Problem to work on |
Print, exactly as written, every line from the first line of the records below through the line containing "localparam int CNTR_TCEN", and nothing further.

(Entries provided begins)

--- src/sdmac_pkg.sv ---
package sdmac_pkg;

  // CPU register map, byte addresses on addr[7:0]
  localparam logic [7:0] ADDR_WTC     = 8'h04;
  localparam logic [7:0] ADDR_CNTR    = 8'h08;
  localparam logic [7:0] ADDR_ACR     = 8'h0C;
  localparam logic [7:0] ADDR_ST_DMA  = 8'h10;
  localparam logic [7:0] ADDR_FLUSH   = 8'h14;
  localparam logic [7:0] ADDR_CLR_INT = 8'h18;
  localparam logic [7:0] ADDR_ISTR    = 8'h1C;
  localparam logic [7:0] ADDR_SP_DMA  = 8'h3C;
  localparam logic [2:0] WIN_PAGE     = 3'b010; // addr[7:5], 0x40..0x5F

  // Decoded register functions
  typedef enum logic [3:0] {
    SEL_NONE,
    SEL_WTC,
    SEL_CNTR,
    SEL_ACR,
    SEL_ST_DMA,
    SEL_FLUSH,
    SEL_CLR_INT,
    SEL_ISTR,
    SEL_SP_DMA,
    SEL_WINDOW
  } reg_sel_e;

  // Control register
  localparam int CNTR_W      = 9;
  localparam int CNTR_TCEN   = 5; // Transfer count enable
  localparam int CNTR_PRESET = 4; // Peripheral reset
  localparam int CNTR_INTEN  = 2; // Interrupt enable
  localparam int CNTR_DDIR   = 1; // 1 = memory to SCSI

  // Interrupt status register
  localparam int ISTR_W     = 9;
  localparam int ISTR_INT_F = 8; // Interrupt being driven
  localparam int ISTR_INTS  = 7; // Latched SCSI interrupt
  localparam int ISTR_E_INT = 6; // DMA stopped
  localparam int ISTR_FE    = 1; // FIFO empty, live
  localparam int ISTR_FF    = 0; // FIFO full, live

  localparam logic [31:0] WTC_VALUE = 32'h4; // No real counter behind it

  // Peripheral bus timing
  localparam int unsigned P_CYCLE    = 4;      // Clocks per access
  localparam logic [4:0]  DATA_PORT  = 5'h19;  // SCSI chip data register
  localparam int unsigned TERM_DELAY = 2;      // AS sample to DSACK, local regs

  typedef enum logic [1:0] {ARB_IDLE, ARB_BUSY, ARB_DONE} arb_state_e;
  typedef enum logic [1:0] {DMA_IDLE, DMA_REQ, DMA_FIFO} dma_state_e;

endpackage

--- src/periph_req_if.sv ---
`timescale 1ns/1ps

// One requester's view of the shared peripheral bus
interface periph_req_if;

  logic       req;   // Held until done
  logic       we;    // 1 = write
  logic [4:0] addr;  // Peripheral register
  logic [7:0] wdata;
  logic [7:0] rdata; // Captured in the last strobe cycle
  logic       done;  // One cycle pulse, ends the access

  modport requester (
    output req,
    output we,
    output addr,
    output wdata,
    input  rdata,
    input  done
  );

  modport arbiter (
    input  req,
    input  we,
    input  addr,
    input  wdata,
    output rdata,
    output done
  );

endinterface

--- src/addr_decoder.sv ---
`timescale 1ns/1ps

module addr_decoder import sdmac_pkg::*; (
  input  logic                   CLK,
  input  logic                   CLR_FLUSHFIFO,
  input  logic [7:0]             addr,
  input  logic                   dmac_n,    // Chip select
  input  logic                   as_n,      // CPU address strobe
  input  logic                   rw,        // 1 = read
  input  logic [7:0]             mid_low,   // Write data for the window
  output reg_sel_e               sel,
  output logic                   wr_stb,
  output logic                   rd_act,
  periph_req_if.requester        win,
  output logic                   reg_dsk_n
);

  localparam int CW = $clog2(TERM_DELAY + 1);

  reg_sel_e      dec_sel;
  logic          start;     // First sampled cycle of a CPU access
  logic          active;    // Access in progress
  logic          local_q;   // Local register access, fixed termination
  logic          term_q;    // Termination reached
  logic [CW-1:0] term_cnt;
  logic          is_action;

  always_comb begin
    dec_sel = SEL_NONE;
    if (addr[7:5] == WIN_PAGE) begin
      dec_sel = SEL_WINDOW;
    end else begin
      case (addr)
        ADDR_WTC:     dec_sel = SEL_WTC;
        ADDR_CNTR:    dec_sel = SEL_CNTR;
        ADDR_ACR:     dec_sel = SEL_ACR;
        ADDR_ST_DMA:  dec_sel = SEL_ST_DMA;
        ADDR_FLUSH:   dec_sel = SEL_FLUSH;
        ADDR_CLR_INT: dec_sel = SEL_CLR_INT;
        ADDR_ISTR:    dec_sel = SEL_ISTR;
        ADDR_SP_DMA:  dec_sel = SEL_SP_DMA;
        default:      dec_sel = SEL_NONE;
      endcase
    end
  end

  // Action addresses strobe on reads as well as writes
  assign is_action = (dec_sel == SEL_ST_DMA) || (dec_sel == SEL_SP_DMA) ||
                     (dec_sel == SEL_CLR_INT) || (dec_sel == SEL_FLUSH);
  assign start = !as_n && !dmac_n && !active && !win.req;

  always_ff @(posedge CLK or negedge CLR_FLUSHFIFO) begin
    if (!CLR_FLUSHFIFO) begin
      sel      <= SEL_NONE;
      wr_stb   <= 1'b0;
      rd_act   <= 1'b0;
      active   <= 1'b0;
      local_q  <= 1'b0;
      term_q   <= 1'b0;
      term_cnt <= '0;
      win.req  <= 1'b0;
    end else begin
      wr_stb <= 1'b0; // Single pulse
      if (start) begin
        active   <= 1'b1;
        sel      <= dec_sel;
        rd_act   <= rw;
        term_cnt <= '0;
        local_q  <= (dec_sel != SEL_WINDOW);
        wr_stb   <= (dec_sel != SEL_WINDOW) && (!rw || is_action);
        win.req  <= (dec_sel == SEL_WINDOW);
      end else if (as_n) begin // CPU ended the cycle
        active  <= 1'b0;
        sel     <= SEL_NONE;
        rd_act  <= 1'b0;
        local_q <= 1'b0;
        term_q  <= 1'b0;
      end else if (active && local_q && !term_q) begin
        // DSACK at the TERM_DELAY-th edge after the sampling edge
        if (term_cnt == CW'(TERM_DELAY - 1)) term_q <= 1'b1;
        else term_cnt <= term_cnt + 1'b1;
      end
      if (win.req && win.done) begin
        win.req <= 1'b0;
        if (!as_n) term_q <= 1'b1; // Window terminates after the grant
      end
    end
  end

  // Window payload, captured once per access
  always_ff @(posedge CLK) begin
    if (start && dec_sel == SEL_WINDOW) begin
      win.we    <= !rw;
      win.addr  <= addr[4:0];
      win.wdata <= mid_low;
    end
  end

  assign reg_dsk_n = as_n | ~term_q; // Released with AS, no extra cycle

endmodule

--- src/istr_reg.sv ---
`timescale 1ns/1ps

module istr_reg import sdmac_pkg::*; (
  input  logic              CLK,
  input  logic              CLR_FLUSHFIFO,
  input  logic              fifo_empty,
  input  logic              fifo_full,
  input  logic              scsi_int,  // Level from the SCSI chip
  input  logic              clr_int,   // Clear strobe
  input  logic              dma_stop,  // Stop DMA strobe
  input  logic              inten,     // CNTR interrupt enable
  output logic [ISTR_W-1:0] istr,
  output logic              int_n
);

  logic ints;   // Latched SCSI interrupt
  logic e_int;  // End of DMA
  logic int_f;

  // Set beats clear in the same cycle
  always_ff @(posedge CLK or negedge CLR_FLUSHFIFO) begin
    if (!CLR_FLUSHFIFO) begin
      ints <= 1'b0;
    end else if (scsi_int) begin
      ints <= 1'b1;
    end else if (clr_int) begin
      ints <= 1'b0;
    end
  end

  always_ff @(posedge CLK or negedge CLR_FLUSHFIFO) begin
    if (!CLR_FLUSHFIFO) begin
      e_int <= 1'b0;
    end else if (dma_stop) begin
      e_int <= 1'b1;
    end else if (clr_int) begin
      e_int <= 1'b0;
    end
  end

  assign int_f = inten & (ints | e_int);
  assign int_n = ~int_f; // Open-drain style, low = request

  always_comb begin
    istr             = '0;  // Unused bits read as 0
    istr[ISTR_INT_F] = int_f;
    istr[ISTR_INTS]  = ints;
    istr[ISTR_E_INT] = e_int;
    istr[ISTR_FE]    = fifo_empty;  // Live flags
    istr[ISTR_FF]    = fifo_full;
  end

endmodule

--- src/cntr_reg.sv ---
`timescale 1ns/1ps

module cntr_reg import sdmac_pkg::*; (
  input  logic              CLK,
  input  logic              CLR_FLUSHFIFO,
  input  logic              cntr_wr,
  input  logic              acr_wr,
  input  logic              st_dma,
  input  logic              sp_dma,
  input  logic              flush,
  input  logic              stop_flush,
  input  logic [CNTR_W-1:0] mid,
  input  logic              mid_a1,     // Data bit 25 on an ACR write
  output logic [CNTR_W-1:0] cntr,
  output logic              dmaena,
  output logic              flushfifo,
  output logic              a1
);

  // All 9 bits stored, fields picked out at the top
  always_ff @(posedge CLK or negedge CLR_FLUSHFIFO) begin
    if (!CLR_FLUSHFIFO) begin
      cntr <= '0;
    end else if (cntr_wr) begin
      cntr <= mid;
    end
  end

  always_ff @(posedge CLK or negedge CLR_FLUSHFIFO) begin
    if (!CLR_FLUSHFIFO) begin
      a1 <= 1'b0;
    end else if (acr_wr) begin
      a1 <= mid_a1; // Feeds the FIFO byte pointer
    end
  end

  // DMA enable, stop wins
  always_ff @(posedge CLK or negedge CLR_FLUSHFIFO) begin
    if (!CLR_FLUSHFIFO) begin
      dmaena <= 1'b0;
    end else if (sp_dma) begin
      dmaena <= 1'b0;
    end else if (st_dma) begin
      dmaena <= 1'b1;
    end
  end

  always_ff @(posedge CLK or negedge CLR_FLUSHFIFO) begin
    if (!CLR_FLUSHFIFO) begin
      flushfifo <= 1'b0;
    end else if (stop_flush) begin
      flushfifo <= 1'b0; // FIFO reports flush complete
    end else if (flush) begin
      flushfifo <= 1'b1;
    end
  end

endmodule

--- src/periph_arbiter.sv ---
`timescale 1ns/1ps

module periph_arbiter import sdmac_pkg::*; (
  input  logic         CLK,
  input  logic         CLR_FLUSHFIFO,
  periph_req_if.arbiter cpu,
  periph_req_if.arbiter dma,
  output logic [4:0]   p_addr,
  output logic [7:0]   p_wdata,
  output logic         p_cs_n,
  output logic         p_rd_n,
  output logic         p_wr_n,
  input  logic [7:0]   p_rdata
);

  localparam int CW = $clog2(P_CYCLE);

  arb_state_e    state;
  logic [CW-1:0] cyc_cnt;
  logic          owner_dma;  // Owner of the running cycle
  logic          last_dma;   // Last grant went to DMA
  logic          pick_cpu;
  logic          pick_dma;
  logic          last_cyc;

  // Round robin between two, the loser of the last grant goes first
  assign pick_cpu = cpu.req && (!dma.req || last_dma);
  assign pick_dma = dma.req && !pick_cpu;
  assign last_cyc = (state == ARB_BUSY) && (cyc_cnt == CW'(P_CYCLE - 1));

  always_ff @(posedge CLK or negedge CLR_FLUSHFIFO) begin
    if (!CLR_FLUSHFIFO) begin
      state     <= ARB_IDLE;
      cyc_cnt   <= '0;
      owner_dma <= 1'b0;
      last_dma  <= 1'b0;
      p_cs_n    <= 1'b1;
      p_rd_n    <= 1'b1;
      p_wr_n    <= 1'b1;
      cpu.done  <= 1'b0;
      dma.done  <= 1'b0;
    end else begin
      case (state)
        ARB_IDLE: if (pick_cpu || pick_dma) begin
          owner_dma <= pick_dma;
          last_dma  <= pick_dma;
          cyc_cnt   <= '0;
          p_cs_n    <= 1'b0;
          p_rd_n    <= pick_dma ? dma.we : cpu.we;   // Strobes span the whole cycle
          p_wr_n    <= pick_dma ? !dma.we : !cpu.we;
          state     <= ARB_BUSY;
        end
        ARB_BUSY: if (last_cyc) begin
          p_cs_n   <= 1'b1;
          p_rd_n   <= 1'b1;
          p_wr_n   <= 1'b1;
          cpu.done <= !owner_dma;
          dma.done <= owner_dma;
          state    <= ARB_DONE;
        end else begin
          cyc_cnt <= cyc_cnt + 1'b1;
        end
        default: begin // ARB_DONE, requester drops req now
          cpu.done <= 1'b0;
          dma.done <= 1'b0;
          state    <= ARB_IDLE;
        end
      endcase
    end
  end

  // Bus payload and per-requester read data
  always_ff @(posedge CLK) begin
    if (state == ARB_IDLE && (pick_cpu || pick_dma)) begin
      p_addr  <= pick_dma ? dma.addr : cpu.addr;
      p_wdata <= pick_dma ? dma.wdata : cpu.wdata;
    end
    if (last_cyc && !p_rd_n) begin
      if (owner_dma) dma.rdata <= p_rdata; // Sampled in the last strobe cycle
      else cpu.rdata <= p_rdata;
    end
  end

endmodule

--- src/dma_engine.sv ---
`timescale 1ns/1ps

module dma_engine import sdmac_pkg::*; (
  input  logic            CLK,
  input  logic            CLR_FLUSHFIFO,
  input  logic            dmaena,
  input  logic            dmadir,      // 0 = SCSI to memory
  input  logic            scsi_drq,
  input  logic            fifo_empty,
  input  logic            fifo_full,
  input  logic [7:0]      fifo_rdata,
  output logic            fifo_wr,
  output logic            fifo_rd,
  output logic [7:0]      fifo_wdata,
  periph_req_if.requester bus
);

  dma_state_e state;
  logic       dir_q;      // Direction of the byte in flight
  logic       can_start;

  // Needs a request and room or data on the FIFO side
  assign can_start = dmaena && scsi_drq && (dmadir ? !fifo_empty : !fifo_full);
  assign bus.addr  = DATA_PORT; // Always the data register

  always_ff @(posedge CLK or negedge CLR_FLUSHFIFO) begin
    if (!CLR_FLUSHFIFO) begin
      state   <= DMA_IDLE;
      dir_q   <= 1'b0;
      bus.req <= 1'b0;
      bus.we  <= 1'b0;
      fifo_wr <= 1'b0;
      fifo_rd <= 1'b0;
    end else begin
      fifo_wr <= 1'b0;
      case (state)
        DMA_IDLE: if (can_start) begin
          dir_q <= dmadir;
          if (dmadir) begin
            fifo_rd <= 1'b1; // Fetch the byte first
            state   <= DMA_FIFO;
          end else begin
            bus.req <= 1'b1;
            bus.we  <= 1'b0;
            state   <= DMA_REQ;
          end
        end
        DMA_REQ: if (bus.done) begin
          bus.req <= 1'b0;
          if (dir_q) begin
            state <= DMA_IDLE; // Byte written to the chip
          end else begin
            fifo_wr <= 1'b1;
            state   <= DMA_FIFO;
          end
        end
        default: begin // DMA_FIFO
          if (!dir_q) begin
            state <= DMA_IDLE; // FIFO write pulse done
          end else if (fifo_rd) begin
            fifo_rd <= 1'b0;   // Data valid next cycle
          end else begin
            bus.req <= 1'b1;
            bus.we  <= 1'b1;
            state   <= DMA_REQ;
          end
        end
      endcase
    end
  end

  // Byte holding registers
  always_ff @(posedge CLK) begin
    if (state == DMA_REQ && bus.done && !dir_q) fifo_wdata <= bus.rdata;
    if (state == DMA_FIFO && dir_q && !fifo_rd) bus.wdata <= fifo_rdata;
  end

endmodule

--- src/sdmac_top.sv ---
`timescale 1ns/1ps

module sdmac_top import sdmac_pkg::*; (
  input  logic        CLK,
  input  logic        CLR_FLUSHFIFO,
  // CPU bus
  input  logic [7:0]  addr,
  input  logic        dmac_n,
  input  logic        as_n,
  input  logic        rw,
  input  logic [31:0] mid,
  output logic [31:0] mod,
  output logic        reg_dsk_n,
  // SCSI chip bus
  output logic [4:0]  p_addr,
  output logic [7:0]  p_wdata,
  output logic        p_cs_n,
  output logic        p_rd_n,
  output logic        p_wr_n,
  input  logic [7:0]  p_rdata,
  // External FIFO
  input  logic        fifo_empty,
  input  logic        fifo_full,
  input  logic [7:0]  fifo_rdata,
  output logic        fifo_wr,
  output logic        fifo_rd,
  output logic [7:0]  fifo_wdata,
  input  logic        stop_flush,
  input  logic        scsi_int,
  input  logic        scsi_drq,
  output logic        preset,
  output logic        dmaena,
  output logic        dmadir,
  output logic        flushfifo,
  output logic        a1,
  output logic        int_n
);

  reg_sel_e          sel;
  logic              wr_stb;
  logic              rd_act;
  logic [CNTR_W-1:0] cntr;
  logic [ISTR_W-1:0] istr;

  periph_req_if cpu_bus ();  // CPU window requester
  periph_req_if dma_bus ();  // DMA engine requester

  addr_decoder u_addr_decoder (
    .CLK, .CLR_FLUSHFIFO, .addr, .dmac_n, .as_n, .rw,
    .mid_low (mid[7:0]),
    .sel, .wr_stb, .rd_act,
    .win     (cpu_bus),
    .reg_dsk_n
  );

  istr_reg u_istr_reg (
    .CLK, .CLR_FLUSHFIFO, .fifo_empty, .fifo_full, .scsi_int,
    .clr_int  (wr_stb && sel == SEL_CLR_INT),
    .dma_stop (wr_stb && sel == SEL_SP_DMA),  // Stop also flags E_INT
    .inten    (cntr[CNTR_INTEN]),
    .istr, .int_n
  );

  cntr_reg u_cntr_reg (
    .CLK, .CLR_FLUSHFIFO,
    .cntr_wr (wr_stb && sel == SEL_CNTR),
    .acr_wr  (wr_stb && sel == SEL_ACR),
    .st_dma  (wr_stb && sel == SEL_ST_DMA),
    .sp_dma  (wr_stb && sel == SEL_SP_DMA),
    .flush   (wr_stb && sel == SEL_FLUSH),
    .stop_flush,
    .mid     (mid[CNTR_W-1:0]),
    .mid_a1  (mid[25]),
    .cntr, .dmaena, .flushfifo, .a1
  );

  periph_arbiter u_periph_arbiter (
    .CLK, .CLR_FLUSHFIFO,
    .cpu (cpu_bus),
    .dma (dma_bus),
    .p_addr, .p_wdata, .p_cs_n, .p_rd_n, .p_wr_n, .p_rdata
  );

  dma_engine u_dma_engine (
    .CLK, .CLR_FLUSHFIFO, .dmaena, .dmadir, .scsi_drq, .fifo_empty, .fifo_full,
    .fifo_rdata, .fifo_wr, .fifo_rd, .fifo_wdata,
    .bus (dma_bus)
  );

  assign preset = cntr[CNTR_PRESET];
  assign dmadir = cntr[CNTR_DDIR];

  // CPU read data, zero outside a read cycle
  always_comb begin
    mod = '0;
    if (rd_act) begin
      case (sel)
        SEL_WTC:    mod = WTC_VALUE;
        SEL_CNTR:   mod = {{(32 - CNTR_W){1'b0}}, cntr};
        SEL_ISTR:   mod = {{(32 - ISTR_W){1'b0}}, istr};
        SEL_WINDOW: mod = {24'h0, cpu_bus.rdata}; // Byte from the SCSI chip
        default:    mod = '0;
      endcase
    end
  end

endmodule

--- config.mk ---
export PLATFORM = sky130hd
export DESIGN_NAME = sdmac_top
export DESIGN_NICKNAME = d
export VERILOG_FILES = /design/src/sdmac_pkg.sv /design/src/periph_req_if.sv /design/src/addr_decoder.sv /design/src/istr_reg.sv /design/src/cntr_reg.sv /design/src/periph_arbiter.sv /design/src/dma_engine.sv /design/src/sdmac_top.sv
export SDC_FILE = /design/constraint.sdc
export NUM_CORES = 1
export LEC_CHECK = 0
export BUFFER_PORTS_ARGS = -buffer_cell sky130_fd_sc_hd__buf_2
export CAP_MARGIN = 20
export CORE_MARGIN = 2
export CORE_UTILIZATION = 55
export DETAILED_ROUTE_END_ITERATION = 16
export PLACE_DENSITY = 0.95
export SETUP_SLACK_MARGIN = 0.02
export SYNTH_ARGS = -nofsm -noshare
export SYNTH_HDL_FRONTEND = slang
export SYNTH_SLANG_ARGS = --single-unit
export TNS_END_PERCENT = 50
--- constraint.sdc ---
create_clock -name CLK -period 2.7 [get_ports CLK]
set_input_delay 0.27 -clock CLK [delete_from_list [all_inputs] [get_ports CLK]]
set_output_delay 0.27 -clock CLK [all_outputs]
set_load 0.01 [all_outputs]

(Entries provided ends)

Expected answer |
--- src/sdmac_pkg.sv ---
package sdmac_pkg;

  // CPU register map, byte addresses on addr[7:0]
  localparam logic [7:0] ADDR_WTC     = 8'h04;
  localparam logic [7:0] ADDR_CNTR    = 8'h08;
  localparam logic [7:0] ADDR_ACR     = 8'h0C;
  localparam logic [7:0] ADDR_ST_DMA  = 8'h10;
  localparam logic [7:0] ADDR_FLUSH   = 8'h14;
  localparam logic [7:0] ADDR_CLR_INT = 8'h18;
  localparam logic [7:0] ADDR_ISTR    = 8'h1C;
  localparam logic [7:0] ADDR_SP_DMA  = 8'h3C;
  localparam logic [2:0] WIN_PAGE     = 3'b010; // addr[7:5], 0x40..0x5F

  // Decoded register functions
  typedef enum logic [3:0] {
    SEL_NONE,
    SEL_WTC,
    SEL_CNTR,
    SEL_ACR,
    SEL_ST_DMA,
    SEL_FLUSH,
    SEL_CLR_INT,
    SEL_ISTR,
    SEL_SP_DMA,
    SEL_WINDOW
  } reg_sel_e;

  // Control register
  localparam int CNTR_W      = 9;
  localparam int CNTR_TCEN   = 5; // Transfer count enable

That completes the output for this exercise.